Perpindahan energi juga berpengaruh. Operator pembangkit listrik dan industri di Uni Eropa diwajibkan untuk mendapatkan sertifikat emisi gas buang yang merusak iklim, yang semakin lama semakin berkurang dan dengan demikian semakin mahal. Menurut IW Cologne, harga satu ton CO2 naik dua kali lipat sejak awal tahun.

8. OPEC+ menjaga harga minyak tetap tinggi

Terlepas dari kenaikan harga minyak mentah, negara-negara penghasil minyak utama tetap berpegang pada satu-satunya peningkatan moderat dalam volume produksi, yang mereka putuskan untuk dilakukan beberapa bulan lalu. Harga minyak turun tajam dengan merebaknya pandemi Corona pada April 2020. Akibatnya, produksi OPEC+ berkurang dan harga pulih. Pada Mei tahun ini, OPEC kemudian memulai peningkatan produksi secara bertahap. Produksi minyak harian sebesar 5,8 juta barel masih di bawah tingkat sebelum krisis. Baru-baru ini, kesepakatan untuk meningkatkan produksi gagal karena penolakan dari Uni Emirat Arab.

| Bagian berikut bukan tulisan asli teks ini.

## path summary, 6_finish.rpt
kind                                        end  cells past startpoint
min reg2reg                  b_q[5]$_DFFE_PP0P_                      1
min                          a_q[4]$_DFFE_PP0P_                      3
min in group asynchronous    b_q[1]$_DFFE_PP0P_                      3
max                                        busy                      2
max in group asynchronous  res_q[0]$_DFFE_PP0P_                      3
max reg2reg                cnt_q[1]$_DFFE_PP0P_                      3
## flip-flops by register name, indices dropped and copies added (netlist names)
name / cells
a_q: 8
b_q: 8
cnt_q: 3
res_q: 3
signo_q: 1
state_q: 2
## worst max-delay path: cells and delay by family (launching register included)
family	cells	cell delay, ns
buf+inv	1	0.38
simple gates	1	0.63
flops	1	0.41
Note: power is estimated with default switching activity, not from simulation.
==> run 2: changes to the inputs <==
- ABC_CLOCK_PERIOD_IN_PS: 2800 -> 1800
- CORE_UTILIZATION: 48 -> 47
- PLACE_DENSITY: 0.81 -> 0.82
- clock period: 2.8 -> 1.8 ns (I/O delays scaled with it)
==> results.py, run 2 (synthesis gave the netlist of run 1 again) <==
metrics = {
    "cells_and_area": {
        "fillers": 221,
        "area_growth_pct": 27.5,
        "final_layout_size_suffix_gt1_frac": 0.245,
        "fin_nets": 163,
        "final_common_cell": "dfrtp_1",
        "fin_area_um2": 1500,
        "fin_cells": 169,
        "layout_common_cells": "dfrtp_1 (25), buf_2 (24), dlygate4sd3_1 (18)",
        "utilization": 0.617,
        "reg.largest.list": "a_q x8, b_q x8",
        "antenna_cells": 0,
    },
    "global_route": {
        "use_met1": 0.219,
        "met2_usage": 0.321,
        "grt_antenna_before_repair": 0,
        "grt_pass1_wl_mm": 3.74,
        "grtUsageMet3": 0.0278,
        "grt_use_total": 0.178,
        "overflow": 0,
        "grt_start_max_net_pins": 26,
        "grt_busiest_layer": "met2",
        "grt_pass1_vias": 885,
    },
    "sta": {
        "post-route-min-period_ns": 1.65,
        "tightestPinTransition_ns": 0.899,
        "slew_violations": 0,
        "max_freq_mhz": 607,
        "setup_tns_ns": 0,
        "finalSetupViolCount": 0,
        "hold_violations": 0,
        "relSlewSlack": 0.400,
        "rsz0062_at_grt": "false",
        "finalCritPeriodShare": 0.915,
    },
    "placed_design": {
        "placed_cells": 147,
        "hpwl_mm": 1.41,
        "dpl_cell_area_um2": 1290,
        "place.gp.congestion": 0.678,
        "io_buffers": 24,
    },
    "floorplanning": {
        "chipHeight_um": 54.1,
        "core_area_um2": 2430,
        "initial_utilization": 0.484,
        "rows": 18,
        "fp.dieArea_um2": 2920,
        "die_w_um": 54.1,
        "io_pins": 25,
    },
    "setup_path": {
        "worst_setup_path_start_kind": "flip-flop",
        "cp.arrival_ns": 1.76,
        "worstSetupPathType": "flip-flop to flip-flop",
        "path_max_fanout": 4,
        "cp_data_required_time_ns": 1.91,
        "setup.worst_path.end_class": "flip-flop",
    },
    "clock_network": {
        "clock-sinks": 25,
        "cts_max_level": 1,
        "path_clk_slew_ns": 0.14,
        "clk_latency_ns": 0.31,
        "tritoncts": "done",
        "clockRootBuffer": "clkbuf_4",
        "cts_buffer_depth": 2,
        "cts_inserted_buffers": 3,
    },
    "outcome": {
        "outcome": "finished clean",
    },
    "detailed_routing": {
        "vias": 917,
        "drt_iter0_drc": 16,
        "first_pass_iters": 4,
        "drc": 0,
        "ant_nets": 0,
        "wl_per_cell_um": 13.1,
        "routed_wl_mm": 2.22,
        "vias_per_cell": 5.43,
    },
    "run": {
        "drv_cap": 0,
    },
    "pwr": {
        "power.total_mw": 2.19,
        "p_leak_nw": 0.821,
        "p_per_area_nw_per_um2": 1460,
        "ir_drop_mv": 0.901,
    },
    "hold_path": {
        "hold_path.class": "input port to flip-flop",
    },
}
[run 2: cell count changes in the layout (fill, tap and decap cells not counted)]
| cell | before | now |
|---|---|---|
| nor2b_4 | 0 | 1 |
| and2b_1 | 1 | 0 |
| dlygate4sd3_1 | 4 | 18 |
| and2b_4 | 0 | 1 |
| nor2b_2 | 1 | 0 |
$ cat src/rtl/fm_op_sched.sv
// fm_op_sched: per-sample operator scheduler for the FM synthesis engine.
//
// Walks NUM_OPS operator slots of OP_CYCLES clocks each and drives the shared
// envelope-generator datapath behind the operator-state RAM. It also keeps
// the per-operator key-on history, runs the post-reset clear sweep, and owns
// the tremolo (AM) LFO.
//
// Ports:
//   clk, rst      - system clock; synchronous active-high reset
//   sample_start  - one-clock pulse requesting a full operator pass
//   soft_clear    - one-clock pulse requesting a clear sweep of all operators
//   kon           - key-on of the operator addressed by op_sel (combinational)
//   am_depth      - tremolo depth: 1 = deep, 0 = shallow
//   op_sel        - current operator index
//   next          - write-back strobe, last cycle of each slot
//   op_reset      - force addressed operator to release/max attenuation
//   restart       - force addressed operator into attack
//   am_val        - tremolo attenuation offset, constant within a pass
//   busy          - a pass or sweep is in progress
//   done          - one-clock pulse after the final write-back of a RUN pass
//   overrun       - sticky: a run request arrived while one was already queued
//   fsm_state     - debug view of the scheduler state (0 idle, 1 clear, 2 run)
//
// Request/strobe semantics: sample_start and soft_clear are single-cycle
// pulses with no ready; they are always accepted. A request that cannot start
// immediately is latched as pending (one deep per kind) and launched at the
// next pass boundary with no idle gap. next, done are single-cycle strobes.
module fm_op_sched #(
  parameter int NUM_OPS   = 36,
  parameter int OP_CYCLES = 4
) (
  input  logic       clk,
  input  logic       rst,
  input  logic       sample_start,
  input  logic       soft_clear,
  input  logic       kon,
  input  logic       am_depth,
  output logic [5:0] op_sel,
  output logic       next,
  output logic       op_reset,
  output logic       restart,
  output logic [5:0] am_val,
  output logic       busy,
  output logic       done,
  output logic       overrun,
  output logic [1:0] fsm_state
);

  localparam int IW = (NUM_OPS > 1) ? $clog2(NUM_OPS) : 1;
  localparam logic [3:0] SLOT_LAST = 4'(OP_CYCLES - 1);
  localparam logic [5:0] OP_LAST   = 6'(NUM_OPS - 1);

  typedef enum logic [1:0] {
    S_IDLE  = 2'd0,
    S_CLEAR = 2'd1,
    S_RUN   = 2'd2
  } state_t;

  state_t             state;
  logic [3:0]         slot_cnt;
  logic [NUM_OPS-1:0] kon_hist;
  logic               pend_run;
  logic               pend_clr;
  logic [5:0]         am_div;
  logic [5:0]         am_pos;
  logic [5:0]         tri_val;
  logic [IW-1:0]      idx;

  assign idx       = op_sel[IW-1:0];
  assign busy      = (state != S_IDLE);
  assign next      = busy && (slot_cnt == SLOT_LAST);
  assign op_reset  = (state == S_CLEAR);
  // Key-on edge detect against the history written at the previous pass.
  assign restart   = (state == S_RUN) && kon && !kon_hist[idx];
  assign fsm_state = state;

  // Triangle over am_pos 0..51: rises 0..25, falls back 25..0.
  assign tri_val = (am_pos < 6'd26) ? am_pos : (6'd51 - am_pos);

  always_ff @(posedge clk) begin
    if (rst) begin
      state    <= S_CLEAR;
      slot_cnt <= '0;
      op_sel   <= '0;
      kon_hist <= '0;
      pend_run <= 1'b0;
      pend_clr <= 1'b0;
      overrun  <= 1'b0;
      done     <= 1'b0;
      am_div   <= '0;
      am_pos   <= '0;
      am_val   <= '0;
    end else begin
      done <= 1'b0;
      // Only refreshed between passes so every operator of a pass sees the
      // same tremolo offset.
      if (state == S_IDLE) begin
        am_val <= am_depth ? tri_val : (tri_val >> 2);
      end
      case (state)
        S_IDLE: begin
          if (soft_clear || pend_clr) begin
            state    <= S_CLEAR;
            pend_clr <= 1'b0;
            if (sample_start) pend_run <= 1'b1;
          end else if (sample_start || pend_run) begin
            state    <= S_RUN;
            pend_run <= 1'b0;
          end
        end
        default: begin
          if (soft_clear) pend_clr <= 1'b1;
          if (sample_start) begin
            if (pend_run) overrun <= 1'b1;
            pend_run <= 1'b1;
          end
          if (next) begin
            slot_cnt      <= '0;
            kon_hist[idx] <= (state == S_RUN) ? kon : 1'b0;
            if (op_sel == OP_LAST) begin
              op_sel <= '0;
              if (state == S_RUN) begin
                done   <= 1'b1;
                am_div <= am_div + 6'd1;
                if (am_div == 6'd63) begin
                  am_pos <= (am_pos == 6'd51) ? 6'd0 : am_pos + 6'd1;
                end
              end
              // Pass boundary: clear outranks run; a queued run survives a
              // clear and is launched after it. The later assignments here
              // override the request latching above.
              if (pend_clr || soft_clear) begin
                state    <= S_CLEAR;
                pend_clr <= 1'b0;
              end else if (pend_run || sample_start) begin
                state    <= S_RUN;
                pend_run <= pend_run && sample_start;
              end else begin
                state <= S_IDLE;
              end
            end else begin
              op_sel <= op_sel + 6'd1;
            end
          end else begin
            slot_cnt <= slot_cnt + 4'd1;
          end
        end
      endcase
    end
  end

endmodule
--- src/rtl/sel_arbiter_if.sv ---
// Requester/arbiter bundle: requests, packet framing, backpressure and grant status.
// master drives the request side; slave is the arbiter.
interface sel_arbiter_if
    import gf_sel_pkg::*;
#(
    parameter int N_REQ = N_REQ_DEF,
    parameter int SEL_W = SEL_W_DEF
) ();

    logic [N_REQ-1:0] req;
    logic [N_REQ-1:0] last;
    logic             hold;
    logic             clr_err;
    logic [N_REQ-1:0] gnt;
    logic [SEL_W-1:0] sel;
    logic             sel_valid;
    logic             busy;
    logic [CNT_W-1:0] pkt_cnt;
    logic             err;

    modport master (
        output req, last, hold, clr_err,
        input  gnt, sel, sel_valid, busy, pkt_cnt, err
    );

    modport slave (
        input  req, last, hold, clr_err,
        output gnt, sel, sel_valid, busy, pkt_cnt, err
    );

endinterface

--- src/rtl/rr_pick.sv ---
// Round-robin search: first asserted request at or after ptr, wrapping at N_REQ-1.
// Purely combinational, zero latency, no backpressure.
module rr_pick #(
    parameter int N_REQ = 8,
    parameter int SEL_W = 3
) (
    input  logic [N_REQ-1:0] req,
    input  logic [SEL_W-1:0] ptr,
    output logic [SEL_W-1:0] idx,
    output logic             found
);

    logic [SEL_W:0] cand;

    // Walk offsets from farthest to nearest so the nearest hit overwrites the rest.
    always_comb begin
        idx   = '0;
        found = 1'b0;
        cand  = '0;
        for (int i = N_REQ - 1; i >= 0; i--) begin
            cand = {1'b0, ptr} + (SEL_W+1)'(i);
            if (cand >= (SEL_W+1)'(N_REQ)) begin
                cand = cand - (SEL_W+1)'(N_REQ);
            end
            if (req[cand[SEL_W-1:0]]) begin
                idx   = cand[SEL_W-1:0];
                found = 1'b1;
            end
        end
    end

endmodule
<file path="config.mk">
export PLATFORM = sky130hd
export DESIGN_NAME = lpm_reduce_pipe
export DESIGN_NICKNAME = d
export VERILOG_FILES = /design/src/rtl/lpm_reduce_pipe.sv
export SDC_FILE = /design/constraint.sdc
export NUM_CORES = 1
export LEC_CHECK = 0
export ABC_CLOCK_PERIOD_IN_PS = 5000
export CORE_MARGIN = 10
export CORE_UTILIZATION = 57
export CTS_CLUSTER_DIAMETER = 120
export DETAILED_ROUTE_END_ITERATION = 16
export GPL_TIMING_DRIVEN = 1
export PLACE_DENSITY_LB_ADDON = 0.12
export SYNTH_ARGS = -nofsm -noshare
export SYNTH_HDL_FRONTEND = slang
export SYNTH_SLANG_ARGS = --single-unit
</file>
<file path="constraint.sdc">
create_clock -name clock -period 5 [get_ports clock]
set_input_delay 0.75 -clock clock [delete_from_list [all_inputs] [get_ports clock]]
set_output_delay 0.75 -clock clock [all_outputs]
set_load 0.01 [all_outputs]
</file>
**src/rtl/astro_led_pkg.sv**
```systemverilog
// Shared types for the status LED scheduler: per-unit progress states and
// RGB colour codes in R,G,B bit order.
package astro_led_pkg;

  typedef enum logic [2:0] {
    OFF    = 3'd0,
    ACTIVE = 3'd1,
    FAULT  = 3'd2,
    PICKED = 3'd3,
    DONE   = 3'd4
  } unit_state;

  localparam int NUM_UNITS = 3;

  localparam logic [2:0] RGB_OFF   = 3'b000;
  localparam logic [2:0] RGB_RED   = 3'b100;
  localparam logic [2:0] RGB_GREEN = 3'b010;
  localparam logic [2:0] RGB_BLUE  = 3'b001;

  function automatic logic [2:0] state_colour(input unit_state st, input logic phase);
    logic [2:0] c;
    case (st)
      OFF:     c = RGB_OFF;
      ACTIVE:  c = RGB_RED;
      FAULT:   c = RGB_BLUE;
      PICKED:  c = phase ? RGB_BLUE : RGB_OFF;
      DONE:    c = RGB_GREEN;
      default: c = RGB_OFF;
    endcase
    return c;
  endfunction

endpackage

```
**src/rtl/led_blink_timer.sv**
```systemverilog
// Free-running blink phase generator; restart forces the visible half so a
// newly started blink begins lit.
module led_blink_timer #(
  parameter int unsigned BLINK_HALF = 3125000
) (
  input  logic clk_3125KHz,
  input  logic rst_n,
  input  logic restart,
  output logic phase
);

  logic [31:0] count_r;

  // Half-period counter; phase flips on each wrap.
  always_ff @(posedge clk_3125KHz or negedge rst_n) begin
    if (!rst_n) begin
      count_r <= 32'd0;
      phase   <= 1'b0;
    end else if (restart) begin
      count_r <= 32'd0;
      phase   <= 1'b1;
    end else if (count_r == BLINK_HALF - 32'd1) begin
      count_r <= 32'd0;
      phase   <= ~phase;
    end else begin
      count_r <= count_r + 32'd1;
    end
  end

endmodule

```
**src/rtl/led_status_scheduler.sv**
```systemverilog
// Status LED sequencer: one progress FSM per service unit (EU, CU, RU), events
// routed to the selected unit, run-complete green blink override.
module led_status_scheduler
  import astro_led_pkg::*;
#(
  parameter int unsigned BLINK_HALF = 3125000
) (
  input  logic clk_3125KHz,
  input  logic rst_n,
  input  logic EU_fault_flag,
  input  logic CU_fault_flag,
  input  logic RU_fault_flag,
  input  logic fault_detect,
  input  logic block_picked,
  input  logic object_drop,
  input  logic run_complete,
  output logic led1_R1,
  output logic led1_G1,
  output logic led1_B1,
  output logic led2_R2,
  output logic led2_G2,
  output logic led2_B2,
  output logic led3_R3,
  output logic led3_G3,
  output logic led3_B3,
  output logic seq_error,
  output logic run_done
);

  logic      fd_q_r, bp_q_r, od_q_r, rc_q_r;
  logic      fd_edge_s, bp_edge_s, od_edge_s, rc_edge_s;
  logic      ev_fault_s, ev_pick_s, ev_drop_s, any_evt_s;
  logic      frozen_s, err_s, phase_s;
  logic [2:0] sel_s;
  unit_state state_r [NUM_UNITS];
  unit_state next_s  [NUM_UNITS];
  logic [2:0] col_s  [NUM_UNITS];

  assign fd_edge_s = fault_detect & ~fd_q_r;
  assign bp_edge_s = block_picked & ~bp_q_r;
  assign od_edge_s = object_drop  & ~od_q_r;
  assign rc_edge_s = run_complete & ~rc_q_r;

  led_blink_timer #(.BLINK_HALF(BLINK_HALF)) u_blink (
    .clk_3125KHz (clk_3125KHz),
    .rst_n       (rst_n),
    .restart     (rc_edge_s & ~run_done),
    .phase       (phase_s)
  );

  // Unit select (EU > CU > RU) and event priority (drop > pick > fault).
  always_comb begin
    sel_s = 3'b000;
    if (EU_fault_flag) begin
      sel_s = 3'b001;
    end else if (CU_fault_flag) begin
      sel_s = 3'b010;
    end else if (RU_fault_flag) begin
      sel_s = 3'b100;
    end else begin
      sel_s = 3'b000;
    end
    ev_drop_s  = od_edge_s;
    ev_pick_s  = bp_edge_s & ~od_edge_s;
    ev_fault_s = fd_edge_s & ~od_edge_s & ~bp_edge_s;
    any_evt_s  = od_edge_s | bp_edge_s | fd_edge_s;
    frozen_s   = run_done | rc_edge_s;
  end

  // Per-unit next state; only the selected unit sees events.
  always_comb begin
    err_s = 1'b0;
    for (int u = 0; u < NUM_UNITS; u++) begin
      next_s[u] = state_r[u];
      if (!frozen_s && sel_s[u]) begin
        case (state_r[u])
          OFF: begin
            next_s[u] = ACTIVE;
            err_s     = err_s | any_evt_s;
          end
          ACTIVE: begin
            if (ev_fault_s) next_s[u] = FAULT;
            else            err_s     = err_s | any_evt_s;
          end
          FAULT: begin
            if (ev_pick_s) next_s[u] = PICKED;
            else           err_s     = err_s | any_evt_s;
          end
          PICKED: begin
            if (ev_drop_s) next_s[u] = DONE;
            else           err_s     = err_s | any_evt_s;
          end
          DONE:    err_s     = err_s | any_evt_s;
          default: next_s[u] = OFF;
        endcase
      end else begin
        next_s[u] = state_r[u];
      end
    end
  end

  // Colour per LED; run-done blink overrides every unit.
  always_comb begin
    for (int u = 0; u < NUM_UNITS; u++) begin
      if (run_done) col_s[u] = {1'b0, phase_s, 1'b0};
      else          col_s[u] = state_colour(state_r[u], phase_s);
    end
  end

  // State, edge history and status flags.
  always_ff @(posedge clk_3125KHz or negedge rst_n) begin
    if (!rst_n) begin
      for (int u = 0; u < NUM_UNITS; u++) state_r[u] <= OFF;
      fd_q_r    <= 1'b0;
      bp_q_r    <= 1'b0;
      od_q_r    <= 1'b0;
      rc_q_r    <= 1'b0;
      seq_error <= 1'b0;
      run_done  <= 1'b0;
    end else begin
      for (int u = 0; u < NUM_UNITS; u++) state_r[u] <= next_s[u];
      fd_q_r    <= fault_detect;
      bp_q_r    <= block_picked;
      od_q_r    <= object_drop;
      rc_q_r    <= run_complete;
      seq_error <= err_s;
      run_done  <= run_done | rc_edge_s;
    end
  end

  // Registered LED pins.
  always_ff @(posedge clk_3125KHz or negedge rst_n) begin
    if (!rst_n) begin
      {led1_R1, led1_G1, led1_B1} <= RGB_OFF;
      {led2_R2, led2_G2, led2_B2} <= RGB_OFF;
      {led3_R3, led3_G3, led3_B3} <= RGB_OFF;
    end else begin
      {led1_R1, led1_G1, led1_B1} <= col_s[0];
      {led2_R2, led2_G2, led2_B2} <= col_s[1];
      {led3_R3, led3_G3, led3_B3} <= col_s[2];
    end
  end

endmodule
```
**config.mk**
```make
export PLATFORM = sky130hd
export DESIGN_NAME = led_status_scheduler
export DESIGN_NICKNAME = d
export VERILOG_FILES = /design/src/rtl/astro_led_pkg.sv /design/src/rtl/led_blink_timer.sv /design/src/rtl/led_status_scheduler.sv
export SDC_FILE = /design/constraint.sdc
export NUM_CORES = 1
export LEC_CHECK = 0
export BUFFER_PORTS_ARGS = -buffer_cell sky130_fd_sc_hd__buf_2
export CAP_MARGIN = 10
export CELL_PAD_IN_SITES_DETAIL_PLACEMENT = 1
export CELL_PAD_IN_SITES_GLOBAL_PLACEMENT = 1
export CORE_UTILIZATION = 43
export DETAILED_ROUTE_END_ITERATION = 12
export HOLD_SLACK_MARGIN = 0.1
export PLACE_DENSITY_LB_ADDON = 0.1
export SLEW_MARGIN = 25
export SYNTH_ARGS = -nofsm -noshare
export SYNTH_HDL_FRONTEND = slang
export SYNTH_HIERARCHICAL = 1
export SYNTH_SLANG_ARGS = --single-unit
```
**constraint.sdc**
```tcl
create_clock -name clk_3125KHz -period 1.9 [get_ports clk_3125KHz]
set_input_delay 0.19 -clock clk_3125KHz [delete_from_list [all_inputs] [get_ports clk_3125KHz]]
set_output_delay 0.19 -clock clk_3125KHz [all_outputs]
set_load 0.02 [all_outputs]
```
==> qor.txt <==
Status: finished with violations
Violated checks: negative setup slack
CTS Sinks: 57
Clk slew on worst S/H paths: 0.06 ns
Share of cells above drive strength 1: 0.304
Register area: 0.00143 mm^2
GR Util All Layers: 0.234
# DRC: 0
# fillers: 800
Wirelength per Cell: 17.6 um
Hold Slack: 0.211 ns
Area taken by multi-input logic gates: 0.00153 mm^2
Util after Layout: 0.570
Metal2 WL: 4450 um
Post-synthesis sequential area ratio: 0.465
Asr flop ratio synth: 1.00
Drt via density: 5.56
Clk_lat worst skew: 0.34 ns
Most frequent cells in the layout: dfrtp_1, buf_4, nor2_1, buf_2, a21oi_1
Dpl hpwl: 5890 um
Total buffers and inverters traversed by the critical path: 4
Nets: 391
Io pins: 20
Core area: 0.00683 mm^2
Setup WS pre-CTS: -0.0399 ns
CP most frequent cell: buf_4
Critical setup path kind: flop to flop
CTS tree: yes
Cells after synthesis: 312
1st-iter DRT viols: 92
TNS Setup: -2.01 ns
Synth area leader: dfrtp_1
PwrDens: 844 mW/mm^2
Fin Clk Skew: 0.00724 ns
Final hold vios: 0
Fin crit share: 1.06
Largest net degree at the start of global routing: 23
Drt first pass iters: 4
Reg with most FFs: u_blink/count_r
Post-synthesis register bit count: 57
WP data required: 2.11 ns
Hold Crit Class: primary input to flop
Main area contributors after synthesis: dfrtp_1, a21oi_1, nor2_1
Crit path launch type: flop
Relative max-transition margin: 0.652
Setup ws final: -0.117 ns
Initial antenna violation count: 0
Die width: 86.5 um
Ys flop type: dfrtp_1
Root buffer selected by CTS: clkbuf_8
Met3 Wirelength: 143 um
Vias in the first global route: 2726
First-pass GRT wire length: 13400 um
Uppermost layer routed: met4
CTS H-tree lvls: 3
Syn avg cell area: 9.84 um^2
Synth top area share: 0.465
Final setup vio count: 27
Tmin final: 2.02 ns
CP endpoint kind: flop
Row count: 30
EDFF count, synth: 0
CP top delay family: buffers and inverters
Largest register FFs: 32
CP arrival: 2.23 ns
GP Congestion: 0.813
Port bufs: 19
Die Y: 86.5 um
Worst slew pin tran: 0.522 ns
Via count: 2676
Layout area overhead: 26.9%
Worst vdd rail ir drop: 0.000352 V
Largest regs: u_blink/count_r: 32 flops, state_r: 9 flops
Post-Syn Area: 0.00307 mm^2
Met1 wire length: 3710 um
Num CTS Buffers: 9
CP Cell Sequence: buf_4, ha_4, nand3_2, buf_4, or3_4, o31ai_4, buf_4, buf_6, a21oi_1
Slowest library cell on the worst path: dfrtp_1
Final ANT Viol Nets: 0
Synth warn: 6
Mapped Nets: 322
GR Overflow Total: 0
Die ar.: 0.00748 mm^2
RSZ-0062 raised after global routing: true
Starting Density: 0.449
Unique masters post-synth: 63
Antenna diode count: 0
CP max stage delay: 0.36 ns
Clock tree buffer depth: 2
FMAX: 496 MHz
Routed wire length: 8460 um
MaxCap Viol Count: 0
Pleak: 0.00168 uW
Max Slew Vio Count: 0
Most common cell after layout, fill and taps aside: dfrtp_1
CP max FO: 7
==> metrics by stage <==
step	instance area, um^2	total power (uW)	instances
finish	3900	3290	481
global route	3900	3450	481
CTS	3740	3250	467
detailed placement	3470	2000	447
global placement	3470	1970	447
floorplan	3080	1740	312
==> routing by layer <==
| layer | vias up | GRT usage |
|---|---|---|
| li1 | 1289 | - |
| met1 | 1344 | 0.283 |
| met2 | 30 | 0.413 |
| met3 | 13 | 0.0324 |
| met4 | 0 | 0.108 |
| met5 | - | 0 |
==> logic make-up (layout without fill, tap and decap cells) <==
group                    count (synthesis)  in the layout  synth area share
AND/OR/NAND/NOR                        133            133             0.260
AO/OA/AOI/OAI                           76             76             0.175
flip-flops                              57             57             0.465
buffers and inverters                   30            103            0.0505
XOR/XNOR                                12             12            0.0342
multiplexers                             3              3            0.0114
adder cells (fa/ha/maj)                  1              1           0.00407
==> final timing paths <==
path / from / slack, ns / to / cells after the start
min: CU_fault_flag / 0.21 / state_r[5] / 3
min reg2reg: state_r[2] / 0.53 / led3_B3 / 1
min in group asynchronous: rst_n / 0.37 / u_blink/count_r[10] / 2
max in group asynchronous: rst_n / 0.87 / u_blink/count_r[15] / 3
max: u_blink/count_r[1] / -0.12 / u_blink/count_r[18] / 9
max reg2reg: u_blink/count_r[1] / -0.12 / u_blink/count_r[18] / 9
==> area by class of cell <==
| cell class | count | area share |
|---|---|---|
| multi-input combinational | 225 | 0.393 |
| sequential | 57 | 0.366 |
| timing repair buffer | 73 | 0.141 |
| clock buffer | 13 | 0.0459 |
| tap | 96 | 0.0308 |
| inverter | 15 | 0.0145 |
| clock inverter | 2 | 0.00899 |
==> worst register-to-register path, delay by kind of cell (launching register included) <==
kind,cells,cell delay (ns)
DFF,1,0.36
AOI/OAI and AO/OA,2,0.39
adders and majority gates,1,0.13
and+or+nand+nor,2,0.42
buffers and inverters,4,0.59
==> report_power, final <==
group	switching, uW	internal (uW)
clock network	487	739
registers	132	1310
logic	311	306
total	930	2360
==> cell usage after synthesis, types with 3 or more instances <==
library cell,n
a2111oi_0,3
a21oi_1,21
and3_1,3
buf_2,7
buf_6,4
clkbuf_1,3
dfrtp_1,57
inv_1,15
nand2_1,16
nand3_1,16
nand4_1,10
nor2_1,27
nor2b_1,3
nor3_1,9
nor4_1,8
o21ai_0,16
o31ai_1,10
o41ai_1,5
or3_1,7
or4_1,8
xnor2_1,10
==> what timing repair did <==
action | 4_1_cts | 5_1_grt
hold endpoints to repair | 24 | 0
hold buffers | 5 | 0
pin swaps | 0 | 9
cloned | 0 | 2
buffers inserted | 0 | 12
gates resized for setup | 2 | 14
endpoints found under the setup margin | 6 | 27
(Power assumes the default switching activity.)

9. Apakah Kremlin memberikan tekanan?

Parlemen Eropa menuduh Gazprom yang dikendalikan negara Rusia sengaja menaikkan harga gas sehingga pipa Nord Stream 2 yang kontroversial dapat berjalan lebih cepat. Argumen mereka: Gazprom menghormati kontrak yang ada, tetapi menolak untuk memesan pengiriman gas tambahan melalui pipa yang ada. Meskipun harga tinggi, Gazprom tidak memenuhi peningkatan permintaan dan bahkan mengurangi produksinya. Gazprom menolak ini.